Salazar–Candal House
IMG 2901 - Salazar-Candal Residence in Barrio Tercero in Ponce, Puerto Rico.jpg
The Historic 1911 Casa Salazar-Candal in Barrio Tercero
Locator map
Locator map
Location of Ponce and the Salazar–Candal House in Puerto Rico
Location Calle Isabel 53, Ponce, Puerto Rico
Coordinates 18°00′45″N 66°36′42″W / 18.012546°N 66.611729°W / 18.012546; -66.611729Coordinates: 18°00′45″N 66°36′42″W / 18.012546°N 66.611729°W / 18.012546; -66.611729
Area < 1 acre
Built 1911
Architect Bias C. Silva
Architectural style Neoclassical, Art Nouveau, and Spanish Revival
NRHP Reference # 88000663
Added to NRHP June 9, 1988

Casa Salazar-Candal (English: Salazar–Candal House) is a historic building located on the southeast corner of Isabel and Mayor Cantera streets in Ponce, Puerto Rico, in the city's historic district. The building dates from 1911. It was designed by the architect Blas Silva. The architecture consists of 19th Classical revival, Art Nouveau and Spanish Revival architectural styles. Today the Salazar–Candal Residence houses the Museum of the History of Ponce.

Casa Salazar was designed in 1911 by Blas Silva Boucher as the residence of Dr. Guillermo Salazar Palau and his wife Sara Isabel Rivera Carbonell. Later, it became the headquarters of the Alianza Nacionalista de Ponce (Ponce Nationalist Alliance) and later on yet, the headquarters for the Liga Progresista de Ponce (Ponce Progressive League), an organization seeking to preserve and advance the social, cultural, and commercial interest of the city during the first half of the twentieth century.
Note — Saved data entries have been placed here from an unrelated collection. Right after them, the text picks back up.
$ cat src/rtl/lsu_pkg.sv
// Shared memory-op encodings, LSU state codes and op-class helpers.
package lsu_pkg;
  localparam int DATA_WIDTH_MEM_OP = 4;

  localparam logic [DATA_WIDTH_MEM_OP-1:0] MEM_OP_NONE = 4'd0;
  localparam logic [DATA_WIDTH_MEM_OP-1:0] MEM_OP_LB   = 4'd1;
  localparam logic [DATA_WIDTH_MEM_OP-1:0] MEM_OP_LH   = 4'd2;
  localparam logic [DATA_WIDTH_MEM_OP-1:0] MEM_OP_LW   = 4'd3;
  localparam logic [DATA_WIDTH_MEM_OP-1:0] MEM_OP_LBU  = 4'd4;
  localparam logic [DATA_WIDTH_MEM_OP-1:0] MEM_OP_LHU  = 4'd5;
  localparam logic [DATA_WIDTH_MEM_OP-1:0] MEM_OP_SB   = 4'd6;
  localparam logic [DATA_WIDTH_MEM_OP-1:0] MEM_OP_SH   = 4'd7;
  localparam logic [DATA_WIDTH_MEM_OP-1:0] MEM_OP_SW   = 4'd8;

  typedef enum logic {
    LSU_IDLE = 1'b0,
    LSU_REQ  = 1'b1
  } lsu_state_e;

  function automatic logic op_is_load(input logic [DATA_WIDTH_MEM_OP-1:0] op);
    return (op >= MEM_OP_LB) && (op <= MEM_OP_LHU);
  endfunction

  function automatic logic op_is_store(input logic [DATA_WIDTH_MEM_OP-1:0] op);
    return (op >= MEM_OP_SB) && (op <= MEM_OP_SW);
  endfunction
endpackage

$ cat src/rtl/lsu_align.sv
// Combinational byte-lane logic: store strobes/replication, alignment check,
// and load lane extraction with sign/zero extension.
module lsu_align
  import lsu_pkg::*;
(
  input  logic [3:0]  st_op,
  input  logic [1:0]  st_off,
  input  logic [31:0] st_data,
  output logic [3:0]  wstrb,
  output logic [31:0] wdata,
  output logic        misalign,
  input  logic [3:0]  ld_op,
  input  logic [1:0]  ld_off,
  input  logic [31:0] rdata,
  output logic [31:0] ld_data
);
  logic [31:0] ld_shift;
  logic [7:0]  ld_byte;
  logic [15:0] ld_half;

  always_comb begin
    misalign = 1'b0;
    wstrb    = 4'b0000;
    wdata    = st_data;
    case (st_op)
      MEM_OP_LH, MEM_OP_LHU: misalign = st_off[0];
      MEM_OP_LW:             misalign = |st_off;
      MEM_OP_SB: begin
        wstrb = 4'b0001 << st_off;
        wdata = {4{st_data[7:0]}};
      end
      MEM_OP_SH: begin
        misalign = st_off[0];
        wstrb    = 4'b0011 << st_off;
        wdata    = {2{st_data[15:0]}};
      end
      MEM_OP_SW: begin
        misalign = |st_off;
        wstrb    = 4'b1111;
      end
      default: ;
    endcase
  end

  always_comb begin
    ld_shift = rdata >> {ld_off, 3'b000};
    ld_byte  = ld_shift[7:0];
    ld_half  = ld_off[1] ? rdata[31:16] : rdata[15:0];
    case (ld_op)
      MEM_OP_LB:  ld_data = {{24{ld_byte[7]}}, ld_byte};
      MEM_OP_LBU: ld_data = {24'd0, ld_byte};
      MEM_OP_LH:  ld_data = {{16{ld_half[15]}}, ld_half};
      MEM_OP_LHU: ld_data = {16'd0, ld_half};
      default:    ld_data = rdata;
    endcase
  end
endmodule

$ cat src/rtl/lsu.sv
// Load/store unit: two-state bus FSM (IDLE/REQ) with registered bus and
// writeback outputs; a flush during REQ lets the transfer finish but kills writeback.
module lsu
  import lsu_pkg::*;
#(
  parameter int DATA_W = 32
) (
  input  logic              clk,
  input  logic              rst_n,
  input  logic              ex_valid,
  input  logic [3:0]        ex_mem_op,
  input  logic [DATA_W-1:0] ex_alu_out,
  input  logic [DATA_W-1:0] ex_store_data,
  input  logic [4:0]        ex_rd,
  input  logic              ex_gpr_we,
  input  logic              flush,
  output logic              lsu_stall,
  output logic              mem_req,
  output logic              mem_we,
  output logic [DATA_W-1:0] mem_addr,
  output logic [3:0]        mem_wstrb,
  output logic [DATA_W-1:0] mem_wdata,
  input  logic              mem_ready,
  input  logic [DATA_W-1:0] mem_rdata,
  output logic              wb_valid,
  output logic [4:0]        wb_rd,
  output logic              wb_gpr_we,
  output logic [DATA_W-1:0] wb_data,
  output logic              wb_misalign
);
  lsu_state_e  state_q, state_d;
  logic        kill_q, kill_d;
  logic        mem_req_q, mem_req_d, mem_we_q, mem_we_d;
  logic [31:0] mem_addr_q, mem_addr_d, mem_wdata_q, mem_wdata_d;
  logic [3:0]  mem_wstrb_q, mem_wstrb_d, op_q, op_d;
  logic [1:0]  off_q, off_d;
  logic [4:0]  rd_q, rd_d, wb_rd_q, wb_rd_d;
  logic        gpr_we_q, gpr_we_d;
  logic        wb_valid_q, wb_valid_d, wb_gpr_we_q, wb_gpr_we_d, wb_mis_q, wb_mis_d;
  logic [31:0] wb_data_q, wb_data_d;
  logic [3:0]  al_wstrb;
  logic [31:0] al_wdata, al_ld_data;
  logic        al_mis, ex_ld, ex_st;

  // Store side looks at the incoming op; load side at the op held for the transfer.
  lsu_align u_align (
    .st_op   (ex_mem_op),
    .st_off  (ex_alu_out[1:0]),
    .st_data (ex_store_data),
    .wstrb   (al_wstrb),
    .wdata   (al_wdata),
    .misalign(al_mis),
    .ld_op   (op_q),
    .ld_off  (off_q),
    .rdata   (mem_rdata),
    .ld_data (al_ld_data)
  );

  assign ex_ld = op_is_load(ex_mem_op);
  assign ex_st = op_is_store(ex_mem_op);

  always_comb begin
    state_d     = state_q;
    kill_d      = kill_q;
    mem_req_d   = mem_req_q;
    mem_we_d    = mem_we_q;
    mem_addr_d  = mem_addr_q;
    mem_wstrb_d = mem_wstrb_q;
    mem_wdata_d = mem_wdata_q;
    op_d        = op_q;
    off_d       = off_q;
    rd_d        = rd_q;
    gpr_we_d    = gpr_we_q;
    wb_valid_d  = 1'b0;
    wb_rd_d     = wb_rd_q;
    wb_gpr_we_d = wb_gpr_we_q;
    wb_data_d   = wb_data_q;
    wb_mis_d    = wb_mis_q;
    case (state_q)
      LSU_IDLE: begin
        if (ex_valid && !flush) begin
          if ((ex_ld || ex_st) && al_mis) begin
            wb_valid_d  = 1'b1;
            wb_rd_d     = ex_rd;
            wb_gpr_we_d = 1'b0;
            wb_data_d   = ex_alu_out;
            wb_mis_d    = 1'b1;
          end else if (ex_ld || ex_st) begin
            state_d     = LSU_REQ;
            kill_d      = 1'b0;
            mem_req_d   = 1'b1;
            mem_we_d    = ex_st;
            mem_addr_d  = {ex_alu_out[31:2], 2'b00};
            mem_wstrb_d = al_wstrb;
            mem_wdata_d = ex_st ? al_wdata : 32'd0;
            op_d        = ex_mem_op;
            off_d       = ex_alu_out[1:0];
            rd_d        = ex_rd;
            gpr_we_d    = ex_gpr_we;
          end else begin
            wb_valid_d  = 1'b1;
            wb_rd_d     = ex_rd;
            wb_gpr_we_d = ex_gpr_we;
            wb_data_d   = ex_alu_out;
            wb_mis_d    = 1'b0;
          end
        end
      end
      LSU_REQ: begin
        if (flush) kill_d = 1'b1;
        if (mem_ready) begin
          state_d   = LSU_IDLE;
          kill_d    = 1'b0;
          mem_req_d = 1'b0;
          if (!(kill_q || flush)) begin
            wb_valid_d  = 1'b1;
            wb_rd_d     = rd_q;
            wb_mis_d    = 1'b0;
            wb_gpr_we_d = mem_we_q ? 1'b0 : gpr_we_q;
            if (!mem_we_q) wb_data_d = al_ld_data;
          end
        end
      end
      default: state_d = LSU_IDLE;
    endcase
  end

  always_ff @(posedge clk) begin
    if (!rst_n) begin
      state_q     <= LSU_IDLE;
      kill_q      <= 1'b0;
      mem_req_q   <= 1'b0;
      mem_we_q    <= 1'b0;
      mem_addr_q  <= 32'd0;
      mem_wstrb_q <= 4'd0;
      mem_wdata_q <= 32'd0;
      op_q        <= MEM_OP_NONE;
      off_q       <= 2'd0;
      rd_q        <= 5'd0;
      gpr_we_q    <= 1'b0;
      wb_valid_q  <= 1'b0;
      wb_rd_q     <= 5'd0;
      wb_gpr_we_q <= 1'b0;
      wb_data_q   <= 32'd0;
      wb_mis_q    <= 1'b0;
    end else begin
      state_q     <= state_d;
      kill_q      <= kill_d;
      mem_req_q   <= mem_req_d;
      mem_we_q    <= mem_we_d;
      mem_addr_q  <= mem_addr_d;
      mem_wstrb_q <= mem_wstrb_d;
      mem_wdata_q <= mem_wdata_d;
      op_q        <= op_d;
      off_q       <= off_d;
      rd_q        <= rd_d;
      gpr_we_q    <= gpr_we_d;
      wb_valid_q  <= wb_valid_d;
      wb_rd_q     <= wb_rd_d;
      wb_gpr_we_q <= wb_gpr_we_d;
      wb_data_q   <= wb_data_d;
      wb_mis_q    <= wb_mis_d;
    end
  end

  assign lsu_stall   = (state_q == LSU_REQ);
  assign mem_req     = mem_req_q;
  assign mem_we      = mem_we_q;
  assign mem_addr    = mem_addr_q;
  assign mem_wstrb   = mem_wstrb_q;
  assign mem_wdata   = mem_wdata_q;
  assign wb_valid    = wb_valid_q;
  assign wb_rd       = wb_rd_q;
  assign wb_gpr_we   = wb_gpr_we_q;
  assign wb_data     = wb_data_q;
  assign wb_misalign = wb_mis_q;
endmodule

$ cat config.mk
export PLATFORM = sky130hd
export DESIGN_NAME = lsu
export DESIGN_NICKNAME = d
export VERILOG_FILES = /design/src/rtl/lsu_pkg.sv /design/src/rtl/lsu_align.sv /design/src/rtl/lsu.sv
export SDC_FILE = /design/constraint.sdc
export NUM_CORES = 1
export LEC_CHECK = 0
export ABC_CLOCK_PERIOD_IN_PS = 3000
export BUFFER_PORTS_ARGS = -buffer_cell sky130_fd_sc_hd__buf_2
export CORE_MARGIN = 5
export CORE_UTILIZATION = 52
export CTS_BUF_LIST = sky130_fd_sc_hd__clkbuf_4
export CTS_CLUSTER_DIAMETER = 150
export CTS_CLUSTER_SIZE = 12
export DETAILED_ROUTE_END_ITERATION = 16
export PLACE_DENSITY = 0.83
export SYNTH_ARGS = -nofsm -noshare
export SYNTH_HDL_FRONTEND = slang
export SYNTH_HIERARCHICAL = 1
export SYNTH_SLANG_ARGS = --single-unit
$ cat constraint.sdc
create_clock -name clk -period 3 [get_ports clk]
set_input_delay 0.6 -clock clk [delete_from_list [all_inputs] [get_ports clk]]
set_output_delay 0.6 -clock clk [all_outputs]
set_load 0.01 [all_outputs]
# Yosys cells after proc, flatten, opt, wreduce, memory -nomap -nowiden
# Cells that the tools add are included.
[classes]
order_cmp = 4
eq_ne = 18
n_shift = 3
n_mux = 54
bitwise_logic = 2
n_reduce_logical = 15
[ops]
columns = ["operator", "count"]
rows = [
  ["$mux 32", 7],
  ["$pmux 32 s2", 2],
  ["$pmux 32 s4", 1],
  ["$shr 32x5->8", 1],
  ["$mux 1", 29],
  ["$mux 5", 5],
  ["$eq 4x3->1 const B", 5],
  ["$mux 16", 1],
  ["$reduce_and 4->1", 4],
  ["$pmux 1 s2", 7],
  ["$eq 4x2->1 const B", 3],
  ["$ne 2x2->1 const B", 6],
  ["$pmux 4 s3", 1],
  ["$pmux 5 s2", 1],
  ["$ne 3x3->1 const B", 2],
  ["$reduce_and 5->1", 1],
  ["$eq 4x1->1 const B", 1],
  ["$eq 4x4->1 const B", 1],
  ["$ge 4x1->1 const B", 1],
  ["$ge 4x3->1 const B", 1],
  ["$le 4x3->1 const B", 1],
  ["$le 4x4->1 const B", 1],
  ["$logic_and 1x1->1", 4],
  ["$reduce_or 2->1", 2],
  ["6 further kinds", 8],
]
[word_totals]
ff_bits = 122
in_bits = 111
output_inout_bits = 111
elab_cells = 112

# Depth between registers and ports, before layout
# Gate-level depths: netlist (run 1).
[logic_depth]
ltp_word = 7
ltp_mapped = 11
depth_no_buf = 8

# Modules after synthesis
# Netlist (run 1), hierarchy kept.
[by_module_without_submodules]
columns = ["mod", "instances", "cells_per_inst", "area_each_um2", "seq_area_each_um2"]
rows = [
  ["lsu", 1, 595, 5063.6, 2442.3],
  ["lsu_align", 1, 182, 1227.4, 0.0],
]

# Worst setup path after synthesis (run 1)
# Ideal clock, no wire load.
[synth_path]
path_type = "input -> register"
startpoint = "input ex_mem_op[0]"
endpoint = "register wb_data_q[10], in the netlist wb_data[10]"
setup_time_ns = 0.072
t_arrival_ns = 2.366
t_required_ns = 2.928
slack_ns = 0.563
stages = 10
n_path_buf = 3
path_cell_list = "buf_1 a21oi_1 nor2_1 a21oi_1 o22ai_1 or4_4 nand3b_1 buf_6 buf_12 mux2i_1"
[synth_via]
elab_chain_cells = 7
word_cells_on_any_way = 21
classes_between = "order compare (4); eq/ne (6); mux (4); reduce/logical (7)"
[synth_lines]
columns = ["item", "line_no", "text"]
rows = [
  ["start, declared", "lsu.sv:11", "input logic [3:0] ex_mem_op,"],
  ["$eq 4x2->1 (tied with other cells)", "lsu_align.sv:25", "case (st_op)"],
  ["$reduce_or 3->1 (no source line) / $reduce_or 2->1 (equally long branches)", "-", ""],
  ["$pmux 1 s2 *", "lsu_align.sv:25", ""],
  ["named net al_mis", "lsu.sv:43", "logic al_mis, ex_ld, ex_st;"],
  ["$logic_and 1x1->1 *", "lsu.sv:82", "if ((ex_ld || ex_st) && al_mis) begin"],
  ["$mux 32", "lsu.sv:82", ""],
  ["$mux 32", "lsu.sv:81", "if (ex_valid && !flush) begin"],
  ["$pmux 32 s2", "lsu.sv:79", "case (state_q)"],
  ["end signal, assigned", "lsu.sv:161", "wb_data_q <= wb_data_d;"],
  ["end, declared", "lsu.sv:40", "logic [31:0] wb_data_q, wb_data_d;"],
]
# The timed path passes the listed nets; every way through them passes the cells marked *. The select of a mux whose other input is x is not followed.
# A chain may end at the register's enable or synchronous reset.

# Worst setup path after layout (run 1)
[layout_path]
startpoint = "register op_q[0]"
endpoint = "register wb_data_q[2], in the netlist wb_data[2]"
[layout_via]
elab_chain_cells = 6
word_cells_on_any_way = 9
classes_between = "eq/ne (4); mux (5)"
[layout_lines]
columns = ["item", "line_no", "text"]
rows = [
  ["start, declared", "lsu.sv:35", "logic [3:0] mem_wstrb_q, mem_wstrb_d, op_q, op_d;"],
  ["start signal, assigned", "lsu.sv:154", "op_q <= op_d;"],
  ["$eq 4x3->1 (tied with other cells)", "lsu_align.sv:49", "case (ld_op)"],
  ["$pmux 32 s4 *", "lsu_align.sv:49", ""],
  ["named net al_ld_data[2]", "lsu.sv:42", "logic [31:0] al_wdata, al_ld_data;"],
  ["$mux 32 *", "lsu.sv:120", "if (!mem_we_q) wb_data_d = al_ld_data;"],
  ["$mux 32 *", "lsu.sv:115", "if (!(kill_q || flush)) begin"],
  ["$mux 32 *", "lsu.sv:111", "if (mem_ready) begin"],
  ["$pmux 32 s2 *", "lsu.sv:79", ""],
]
# Marks and branches as above.

==> qor.csv, run 1 <==
metric;value;unit
status;complete, no violations;
grt_usage;0.2437;
ys_ff_latch;122;
min_path_cells;3;
dp_cells;1079;
grt_max_degree;133;
path_max_fanout;16;
worstMarginPinSlew;0.7246;ns
io_pins;222;
required;3.41;ns
post-route-min-period;2.275;ns
r2r-end;wb_data[2];
synth-seq-area-share;0.3882;
netlist-cell-type-count;45;
die_w;120.0;um
rrSetupSlack;0.73;ns
tns;0;ns
viasPerCell;5.521;
r2r_start;op_q[0];
path_class;reg -> reg;
drt-total-wl;17.83;mm
hp-class;in -> reg;
ys.warnings.count;6;
final_hold_viol_count;0;
root_buffer;clkbuf_4;
finalCritPeriodShare;0.7582;
synth-main-ff-cell;dfxtp_1;
setup_viol;0;
grt_pass1_wl;28.21;mm
end_kind;flop;
cts.sinks;122;
clk_latency;0.54;ns
hold_start;ex_alu_out[24];
p_leak;3.456;nW
rsz0062_at_grt;false;
final_common_cell;buf_2;
dpl_worst_slack;0.3265;ns
path_clk_slew;0.11;ns
finalNonFillerCells;1115;
die_h;120.0;um
cts_tree;yes;
grt_pass1_vias;5619;
synth_area;0.006291;mm^2
async_reset_ff_frac;0;
start_util;0.5282;
clockBufferDepth;2;
layout-drive-gt1-share;0.2977;
drcViolationCount;0;
arrival;2.68;ns
fin_nets;1062;
drtPass1Iterations;5;
syn_area_per_cell;8.097;um^2
postCtsHoldBufs;0;
worstSetupStartpointType;flop;
fin_util;0.6331;
max_freq;439.6;MHz
maxSlewHeadroom;0.5152;
die_area;0.01440;mm^2
antenna_found_initial;1;
numCtsBuffers;17;
vdd_drop_max;0.0003153;V
ff2ff_path_depth;8;
syn_inst;777;
areaGrowthSynthToFinish;19.87;%
via_count;6156;
cts-resized-gates;0;
gp_congestion;0.8571;
maxSlewViolCount;0;
post_cts_buffers;0;
cap_viol_max_count;0;
wl_per_cell;15.99;um
setup_slack;0.7254;ns
powerDensity;453.7;mW/mm^2
htreeDepth;4;
num_rows;40;
synth_edf_count;0;
dp.final_hpwl;12.70;mm
port_buffers;219;
layout_common_cells;218 x buf_2, 164 x nand2_1, 121 x dfxtp_1;
hold-path-endpoint;mem_addr[24];
antenna_left;0;
coreArea;0.01191;mm^2
drt-initial-drc-count;494;
fin_skew;0.01305;ns
grt_overflow;0;
fill_cells;1092;
-- synth_stat cells (3+ instances only) --
master | count | area [um^2]
mux2_2 | 16 | 180.2
nand2_1 | 164 | 615.6
inv_1 | 4 | 15.01
mux2i_1 | 53 | 530.5
nand2b_1 | 36 | 225.2
nand3_1 | 80 | 400.4
o211ai_1 | 42 | 315.3
dfxtp_1 | 122 | 2442
a21o_1 | 16 | 120.1
o21ai_1 | 3 | 15.01
nor3_1 | 3 | 15.01
a311oi_1 | 5 | 43.79
buf_2 | 14 | 70.07
buf_12 | 3 | 60.06
buf_4 | 14 | 105.1
clkbuf_1 | 39 | 146.4
o21ai_0 | 88 | 440.4
nor2_1 | 17 | 63.81
buf_6 | 6 | 67.56
a221o_1 | 6 | 60.06
nand3b_1 | 5 | 37.54
a21oi_1 | 13 | 65.06
-- final cells by class --
type	count	area [um^2]	area share
Antenna cell	4	10.01	0.001327
Clock buffer	22	165.2	0.02190
Clock inverter	10	101.3	0.01344
Inverter	5	18.77	0.002489
Multi-Input combinational cell	573	3381	0.4483
Sequential cell	122	2444	0.3240
Tap cell	147	183.9	0.02439
Timing Repair Buffer	232	1237	0.1641
-- state kept, by name (all words and copies together), names as in the netlist, 2 cells and up --
register	count
mem_wdata	32
wb_data	32
mem_addr	30
rd_q	5
wb_rd	5
mem_wstrb	4
op_q	4
off_q	2
-- power breakdown --
group / internal [mW] / leakage (nW) / switching, mW
clock: 0.529 / 0.156 / 0.599
sequential: 1.68 / 0.990 / 0.0369
combinational: 0.253 / 2.31 / 0.327
total: 2.46 / 3.46 / 0.963
-- metrics by stage --
stage	area, um^2	total power, mW	hold WS [ns]
final	7541	3.421	0.2903
after global routing	7541	3.580	0.2564
after CTS	7531	3.445	0.2406
after detailed placement	7264	2.324	0.4398
after global placement	7264	2.317	0.4343
after floorplan	6295	2.125	0.4356
-- worst max path at each step --
stage | slack [ns] | from | end
6_report | 0.73 | op_q[0] | wb_data[2]
5_1_grt | 0.54 | op_q[0] | wb_data[2]
4_1_cts | 0.72 | op_q[0] | wb_data[2]
3_5_place_dp | 0.33 | ex_mem_op[0] | wb_data[27]
3_3_place_gp | 0.40 | ex_mem_op[0] | wb_data[8]
2_1_floorplan | 0.56 | ex_mem_op[0] | wb_data[10]
-- logic make-up after synthesis --
group                     count (synthesis)  synth area share
and+or+nand+nor                         316            0.2355
buffers and inverters                    83           0.07558
muxes                                    70            0.1165
DFF                                     122            0.3882
other                                     1         0.0005961
AOI/OAI and AO/OA                       184            0.1822
xor gates and xnor gates                  1          0.001392
-- metal layers --
metal	vias up	track usage	routed length, um
li1	3065	-	-
met1	2798	0.3158	7678
met2	256	0.3776	8181
met3	37	0.07634	1525
met4	0	0.09664	449
met5	-	0	0
-- critical path: stages (launching register included) --
cell	delay, ns
dfxtp_1	0.42
o21a_1	0.22
or3_1	0.60
buf_4	0.30
a22oi_1	0.14
o21ai_0	0.12
nand2b_1	0.16
o211ai_1	0.09
mux2i_1	0.09
Note: power is estimated with default switching activity, not from simulation.
==> inputs of run 2 (changes only) <==
--- a/config.mk
+++ b/config.mk
@@ -5,15 +5,15 @@
 export SDC_FILE = /design/constraint.sdc
 export NUM_CORES = 1
 export LEC_CHECK = 0
-export ABC_CLOCK_PERIOD_IN_PS = 3000
+export ABC_CLOCK_PERIOD_IN_PS = 1900
 export BUFFER_PORTS_ARGS = -buffer_cell sky130_fd_sc_hd__buf_2
 export CORE_MARGIN = 5
-export CORE_UTILIZATION = 52
+export CORE_UTILIZATION = 47
 export CTS_BUF_LIST = sky130_fd_sc_hd__clkbuf_4
 export CTS_CLUSTER_DIAMETER = 150
 export CTS_CLUSTER_SIZE = 12
 export DETAILED_ROUTE_END_ITERATION = 16
-export PLACE_DENSITY = 0.83
+export PLACE_DENSITY = 0.79
 export SYNTH_ARGS = -nofsm -noshare
 export SYNTH_HDL_FRONTEND = slang
 export SYNTH_HIERARCHICAL = 1
==> constraint.sdc (replaced) <==
create_clock -name clk -period 1.9 [get_ports clk]
set_input_delay 0.38 -clock clk [delete_from_list [all_inputs] [get_ports clk]]
set_output_delay 0.38 -clock clk [all_outputs]
set_load 0.01 [all_outputs]
==> run 2 against run 1 <==
  * The flow now finishes with violations (setup timing)
  * Clock power increased by 45%
  * Routed wire length is 4.7% higher
  * Count of clock-buffer cells in the layout fell by 3
  * Utilization fell by 2.2 points
  * Critical path type unchanged
  * Sequential cell count is the same
  * Sequential power up 58%
==> qor.csv, run 2 (same netlist as run 1, synthesis figures left out) <==
metric;value;unit;change
die_h;125.7;um;+4.8%
fin_nets;1106;;+4.1%
setup_viol;1;;+1
path_class;reg -> reg;;
fin_skew;0.01828;ns;+0.005235 ns
status;complete, but fails checks;;
slowest_stage;or3_4;;
startpoint;op_q[0];;
die_w;125.7;um;+4.8%
maxSlewViolCount;0;;unchanged
layout_common_cells;218 x buf_2, 164 x nand2_1, 116 x dfxtp_1;;
vdd_drop_max;0.0003784;V;+20%
powerDensity;667.4;mW/mm^2;+47%
grt_pass1_wl;29.47;mm;+4.5%
maxSlewHeadroom;0.6619;;+0.1467
min_path_cells;3;;unchanged
fill_cells;1204;;+10%
drtPass1Iterations;6;;+1
tns;-0.02024;ns;-0.02024 ns
layout-drive-gt1-share;0.3383;;+0.04058
root_buffer;clkbuf_4;;
path_max_fanout;7;;-9
r2r_start;op_q[0];;
cts_tree;yes;;
io_pins;222;;unchanged
r2r-end;wb_data[0];;
dp.final_hpwl;13.42;mm;+5.7%
worstSetupStartpointType;flop;;
rsz0062_at_grt;true;;
dr_wl_met3;1.533;mm;+0.52%
post-route-min-period;1.920;ns;-0.3544 ns
met1_length;8.106;mm;+5.6%
finalCritPeriodShare;1.011;;+0.2524
met2_length;8.762;mm;+7.1%
crit_chain;o21a_1 -> or3_4 -> buf_4 -> a221o_1 -> nand2b_1 -> o211ai_1 -> mux2i_1;;
worstMarginPinSlew;0.5072;ns;-0.2174 ns
clockBufferDepth;2;;unchanged
hold-path-endpoint;gpr_we_q;;
cts.sinks;122;;unchanged
rrSetupSlack;-0.02;ns;-0.75 ns
max_freq;520.8;MHz;+18%
arrival;2.34;ns;-0.34 ns
finalNonFillerCells;1186;;+6.4%
areaGrowthSynthToFinish;28.08;%;
power;5.378;mW;+57%
via_count;6290;;+2.2%
die_area;0.01580;mm^2;+9.7%
antenna_found_initial;2;;+1
start_util;0.4769;;-0.05120
viasPerCell;5.304;;-3.9%
hold_start;ex_gpr_we;;
antenna_left;0;;unchanged
setup_slack;-0.02024;ns;-0.7456 ns
drcViolationCount;0;;unchanged
path_clk_slew;0.11;ns;about the same
htreeDepth;4;;unchanged
cap_viol_max_count;0;;unchanged
gp_congestion;0.8676;;+1.2%
port_buffers;219;;unchanged
hold_slack;0.06819;ns;-0.2221 ns
coreArea;0.01319;mm^2;+11%
grt_overflow;0;;unchanged
p_leak;3.720;nW;+7.6%
end_kind;flop;;
num_rows;42;;+5.0%
failed_checks;setup timing;;
dp_cells;1147;;+6.3%
drt-total-wl;18.67;mm;+4.7%
hp-class;in -> reg;;
grt_usage;0.2282;;-0.01549
grt_max_degree;118;;-11%
slowest_delay;0.38;ns;-0.22 ns
numCtsBuffers;17;;unchanged
wl_per_cell;15.74;um;-1.6%
final_common_cell;buf_2;;
final_hold_viol_count;0;;unchanged
clk_latency;0.54;ns;about the same
top_layer_used;met4;;
grt_pass1_vias;5816;;+3.5%
ff2ff_path_depth;7;;-1
required;2.32;ns;-1.09 ns
drt-initial-drc-count;470;;-4.9%
[run 2: layout make-up]
class	count	area [um^2]	share of cell area
multi-input combinational	573	3410	0.4231
sequential	122	2452	0.3043
timing repair buffer	276	1704	0.2115
tap	176	220.2	0.02733
clock buffer	19	142.6	0.01770
clock inverter	13	105.1	0.01304
inverter	5	18.77	0.002329
antenna	2	5.005	0.0006211
[run 2: report_power, final]
group	total [mW]	switching (mW)	leakage, nW	internal (mW)
Combinational	1.04	0.557	2.60	0.488
Sequential	2.70	0.0492	0.993	2.65
Clock	1.64	0.978	0.129	0.660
Casa Salazar-Candal is one of a group of stylistically eclectic houses built in Ponce between 1900 and 1915. Designed by architect Blas C. Silva Bouscher in 1911, the building reflects an emerging tendency to incorporate freely diverse and competing architectural motifs. The facade is distinctly rendered in roccoco and moorish detailing to emphasize its bifunctional character as a home and an office respectively. The portion of the structure designed to shelter the family is refined, delicately ornamented and asymmetrical. It utilizes a balcony, raised and detached from the street as a transitional zone between the public and the private sphere.

In contrast to the refinement and gentility of the house expressed by its fluted corinthian columns, floral surrounds and composite entablure, the office is fashioned as a moorish garrison exhibiting a crenelated parapet, horseshoe arches with simplified surrounds and planar surfaces. The building plane of the office is pushed forward to meet the sidewalk for public access in order to further express its utilitarian function.